In 2001, 13 month-old Erica Nordby wandered out alone into the frigid Edmonton, Canada night. When she was found hours later she was not breathing, had no heart beat and her body temperature was 61 degrees F. She was brought back to life and has no lasting effects from the experience.

The previous year, a Norwegian skier spent nearly an hour submerged in icy water. After being resuscitated from a state of clinical death, she says the only lasting effect from her experience is a tingling sensation in her hands.

Stories such as these make headlines and make for great anecdotes at parties. But Mark Roth of the Fred Hutchinson Cancer Research Center (FHCRC) in Seattle thinks that such occurrences, though rare, provide clues about our capacity to temporarily suspend our vital functions when environmental conditions get rough.

In April 2005, this idea, along with some preliminary findings in mice, led Roth to found the start-up biotech company Ikaria in Seattle. The company seeks to unlock the little-studied potential of human cells to alter the rate at which they use oxygen to help generate energy, that is, to alter their metabolism. If successful, the technology could be used to help people with critical medical conditions such as stroke or heart attack survive for longer until treatment could be given, saving them from otherwise certain death.

Roth calls the ability of organisms to adjust their metabolic activity level "metabolic flexibility.” A drop in metabolic rate to near zero could be called suspended animation, Roth says, and he has successfully induced mice to enter just such a state. But while Roth's preliminary findings are promising it remains to be seen if the technology will be useful in human clinical applications.

"The clinical potential is huge,” says Phillip Bickler, professor of anesthesiology at University of California, San Francisco. "But it's too early to tell if it is a miracle cure.” According to Kelly Drew of the Institute for Arctic Biology at the University of Alaska at Fairbanks, "There are many questions to be answered yet,” she says. "Nonetheless, the results are promising.”

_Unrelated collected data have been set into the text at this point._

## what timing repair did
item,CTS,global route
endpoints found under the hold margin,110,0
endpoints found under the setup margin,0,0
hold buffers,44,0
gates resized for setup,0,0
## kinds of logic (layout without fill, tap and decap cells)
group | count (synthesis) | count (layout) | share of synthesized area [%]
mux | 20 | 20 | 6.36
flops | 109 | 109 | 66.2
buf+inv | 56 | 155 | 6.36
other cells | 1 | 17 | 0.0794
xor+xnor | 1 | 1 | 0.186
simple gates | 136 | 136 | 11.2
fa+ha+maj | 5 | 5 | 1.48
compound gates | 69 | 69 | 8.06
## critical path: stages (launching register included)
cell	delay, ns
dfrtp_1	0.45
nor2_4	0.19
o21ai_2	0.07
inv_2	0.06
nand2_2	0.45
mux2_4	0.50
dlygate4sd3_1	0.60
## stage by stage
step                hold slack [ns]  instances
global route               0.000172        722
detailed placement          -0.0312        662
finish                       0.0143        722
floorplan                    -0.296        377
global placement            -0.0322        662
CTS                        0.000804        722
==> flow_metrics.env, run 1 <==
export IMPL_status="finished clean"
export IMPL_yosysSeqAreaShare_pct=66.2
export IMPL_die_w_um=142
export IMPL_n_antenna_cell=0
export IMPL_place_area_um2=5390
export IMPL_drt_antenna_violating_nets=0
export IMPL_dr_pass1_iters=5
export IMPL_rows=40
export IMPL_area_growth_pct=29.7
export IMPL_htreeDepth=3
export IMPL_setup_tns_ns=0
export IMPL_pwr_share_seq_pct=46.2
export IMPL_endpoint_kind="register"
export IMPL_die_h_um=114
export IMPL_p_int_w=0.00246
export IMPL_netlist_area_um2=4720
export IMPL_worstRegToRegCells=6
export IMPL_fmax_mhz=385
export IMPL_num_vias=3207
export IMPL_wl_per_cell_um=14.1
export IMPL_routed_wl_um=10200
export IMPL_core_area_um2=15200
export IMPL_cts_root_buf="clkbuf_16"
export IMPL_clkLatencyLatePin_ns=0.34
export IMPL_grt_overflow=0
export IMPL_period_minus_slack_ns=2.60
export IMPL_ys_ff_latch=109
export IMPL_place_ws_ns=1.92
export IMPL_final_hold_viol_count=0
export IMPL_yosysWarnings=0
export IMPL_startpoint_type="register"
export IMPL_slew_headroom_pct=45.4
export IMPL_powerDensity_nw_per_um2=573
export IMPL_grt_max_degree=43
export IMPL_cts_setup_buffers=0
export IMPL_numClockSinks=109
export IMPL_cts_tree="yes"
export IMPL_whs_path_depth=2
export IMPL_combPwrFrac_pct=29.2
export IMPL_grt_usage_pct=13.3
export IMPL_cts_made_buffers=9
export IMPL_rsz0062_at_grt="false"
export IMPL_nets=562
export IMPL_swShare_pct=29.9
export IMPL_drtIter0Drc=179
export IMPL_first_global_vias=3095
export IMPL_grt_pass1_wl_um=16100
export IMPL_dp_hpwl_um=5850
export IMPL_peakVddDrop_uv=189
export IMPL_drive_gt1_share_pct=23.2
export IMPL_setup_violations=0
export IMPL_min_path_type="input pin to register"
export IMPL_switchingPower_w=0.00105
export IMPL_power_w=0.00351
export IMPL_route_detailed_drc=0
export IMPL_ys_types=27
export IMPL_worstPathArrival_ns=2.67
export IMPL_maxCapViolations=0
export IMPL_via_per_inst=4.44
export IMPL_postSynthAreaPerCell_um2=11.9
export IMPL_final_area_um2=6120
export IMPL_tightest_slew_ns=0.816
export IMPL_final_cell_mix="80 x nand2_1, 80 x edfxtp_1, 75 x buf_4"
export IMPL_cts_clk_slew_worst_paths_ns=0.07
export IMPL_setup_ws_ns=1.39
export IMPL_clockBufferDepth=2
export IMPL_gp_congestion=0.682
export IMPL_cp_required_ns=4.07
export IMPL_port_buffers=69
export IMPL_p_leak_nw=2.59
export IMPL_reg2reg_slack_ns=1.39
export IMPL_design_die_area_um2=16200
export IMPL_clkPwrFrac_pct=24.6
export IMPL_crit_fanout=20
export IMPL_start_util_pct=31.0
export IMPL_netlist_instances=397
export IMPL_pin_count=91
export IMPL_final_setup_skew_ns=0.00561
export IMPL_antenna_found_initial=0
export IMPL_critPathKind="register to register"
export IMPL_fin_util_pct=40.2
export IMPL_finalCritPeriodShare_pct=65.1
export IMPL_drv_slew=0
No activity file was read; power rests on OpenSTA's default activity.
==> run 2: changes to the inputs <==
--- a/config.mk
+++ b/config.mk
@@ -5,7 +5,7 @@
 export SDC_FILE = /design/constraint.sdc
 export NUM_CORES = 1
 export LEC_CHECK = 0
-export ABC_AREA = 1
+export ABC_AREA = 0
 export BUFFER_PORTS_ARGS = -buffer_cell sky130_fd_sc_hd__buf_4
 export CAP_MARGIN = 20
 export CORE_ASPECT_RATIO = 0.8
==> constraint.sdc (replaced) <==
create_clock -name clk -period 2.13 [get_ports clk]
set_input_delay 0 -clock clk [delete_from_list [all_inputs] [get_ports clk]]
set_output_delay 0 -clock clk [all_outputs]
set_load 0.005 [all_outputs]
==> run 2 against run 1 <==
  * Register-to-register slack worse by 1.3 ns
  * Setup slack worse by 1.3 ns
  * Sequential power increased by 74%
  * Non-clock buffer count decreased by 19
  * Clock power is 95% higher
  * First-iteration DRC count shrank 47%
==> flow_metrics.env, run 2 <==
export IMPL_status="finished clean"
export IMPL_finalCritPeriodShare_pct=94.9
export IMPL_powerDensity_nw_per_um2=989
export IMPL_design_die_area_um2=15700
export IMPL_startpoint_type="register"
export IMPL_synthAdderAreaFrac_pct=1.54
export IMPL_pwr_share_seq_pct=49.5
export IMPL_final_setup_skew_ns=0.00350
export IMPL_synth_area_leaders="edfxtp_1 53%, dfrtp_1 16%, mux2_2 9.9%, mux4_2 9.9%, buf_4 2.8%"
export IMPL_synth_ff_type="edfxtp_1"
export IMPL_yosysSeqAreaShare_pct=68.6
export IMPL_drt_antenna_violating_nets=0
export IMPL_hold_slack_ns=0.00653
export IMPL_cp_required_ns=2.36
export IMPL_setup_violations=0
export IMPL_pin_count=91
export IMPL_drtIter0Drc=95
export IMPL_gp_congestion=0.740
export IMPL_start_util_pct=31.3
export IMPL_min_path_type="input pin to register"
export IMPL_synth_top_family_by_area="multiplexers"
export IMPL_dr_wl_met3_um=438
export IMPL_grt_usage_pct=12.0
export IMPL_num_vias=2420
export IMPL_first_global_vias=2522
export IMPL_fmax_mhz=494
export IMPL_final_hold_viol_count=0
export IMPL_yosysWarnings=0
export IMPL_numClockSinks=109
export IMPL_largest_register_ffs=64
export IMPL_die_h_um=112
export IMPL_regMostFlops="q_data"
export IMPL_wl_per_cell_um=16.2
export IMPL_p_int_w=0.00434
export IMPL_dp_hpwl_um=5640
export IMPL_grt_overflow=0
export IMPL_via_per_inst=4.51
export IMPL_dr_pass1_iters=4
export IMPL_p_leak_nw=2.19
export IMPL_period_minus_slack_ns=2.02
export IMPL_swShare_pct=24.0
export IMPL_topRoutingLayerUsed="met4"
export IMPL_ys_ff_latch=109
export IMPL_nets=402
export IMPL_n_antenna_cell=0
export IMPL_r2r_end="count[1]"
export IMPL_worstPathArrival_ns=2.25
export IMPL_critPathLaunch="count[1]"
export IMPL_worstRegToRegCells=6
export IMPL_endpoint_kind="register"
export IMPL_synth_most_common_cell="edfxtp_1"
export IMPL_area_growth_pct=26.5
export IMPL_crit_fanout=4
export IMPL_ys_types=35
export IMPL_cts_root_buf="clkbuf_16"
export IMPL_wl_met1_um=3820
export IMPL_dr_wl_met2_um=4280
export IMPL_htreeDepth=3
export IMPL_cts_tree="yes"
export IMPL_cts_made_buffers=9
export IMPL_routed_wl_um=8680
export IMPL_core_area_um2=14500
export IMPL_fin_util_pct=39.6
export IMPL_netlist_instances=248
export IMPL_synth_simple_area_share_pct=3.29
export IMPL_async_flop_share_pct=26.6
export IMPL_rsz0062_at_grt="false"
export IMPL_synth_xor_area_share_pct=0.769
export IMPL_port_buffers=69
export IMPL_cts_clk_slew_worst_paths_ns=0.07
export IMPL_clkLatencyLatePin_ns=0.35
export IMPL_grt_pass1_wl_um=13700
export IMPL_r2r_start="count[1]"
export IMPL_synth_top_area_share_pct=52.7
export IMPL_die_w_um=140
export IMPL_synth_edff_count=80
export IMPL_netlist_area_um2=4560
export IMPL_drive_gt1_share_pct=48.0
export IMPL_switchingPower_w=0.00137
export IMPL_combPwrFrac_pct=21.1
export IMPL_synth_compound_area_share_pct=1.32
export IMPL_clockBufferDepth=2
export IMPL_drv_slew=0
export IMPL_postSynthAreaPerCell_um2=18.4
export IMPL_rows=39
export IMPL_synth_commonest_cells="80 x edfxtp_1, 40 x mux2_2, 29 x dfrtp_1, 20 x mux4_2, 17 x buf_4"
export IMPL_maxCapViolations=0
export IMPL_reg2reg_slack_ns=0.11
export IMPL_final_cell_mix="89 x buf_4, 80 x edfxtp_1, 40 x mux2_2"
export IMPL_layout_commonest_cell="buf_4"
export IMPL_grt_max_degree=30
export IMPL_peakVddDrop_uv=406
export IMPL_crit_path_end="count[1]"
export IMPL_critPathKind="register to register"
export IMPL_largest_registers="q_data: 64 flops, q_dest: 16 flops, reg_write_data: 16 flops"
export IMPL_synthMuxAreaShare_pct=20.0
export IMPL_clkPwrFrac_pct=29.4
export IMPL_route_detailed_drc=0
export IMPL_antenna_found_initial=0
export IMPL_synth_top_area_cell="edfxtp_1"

Just days prior to founding Ikaria in April 2005, Roth, along with two colleagues from the FHCRC, published a brief article in the journal Science in which they showed they could induce mice to enter a suspended animation-like state by placing them in a sealed chamber filled with a small concentration of hydrogen sulfide gas. The mice stopped moving, their breathing dropped from 120 to 10 breaths per minute, and their body temperature fell sharply to a point just above the ambient temperature.

According to Roth, the mice acted as though they had slipped into a suspended animation-like state induced by the gas, something Roth calls "hibernation on demand.” The mice were kept in this state for six hours before being brought back by removing the hydrogen sulfide from their environment. Afterwards, they appeared perfectly normal.

The study marked the first time that scientists have induced a mammal to enter a reversible suspended animation-like state by simply changing their environment.

Nature abounds with examples of organisms that can greatly decrease their metabolic rates when necessary. Plant seeds, for example, can undergo a complete metabolic pause, staying dormant for years until conditions become right for them to grow. Hibernation is another example of metabolic flexibility that is essentially a decrease of cell activity to levels so low that signs of life are barely detectable.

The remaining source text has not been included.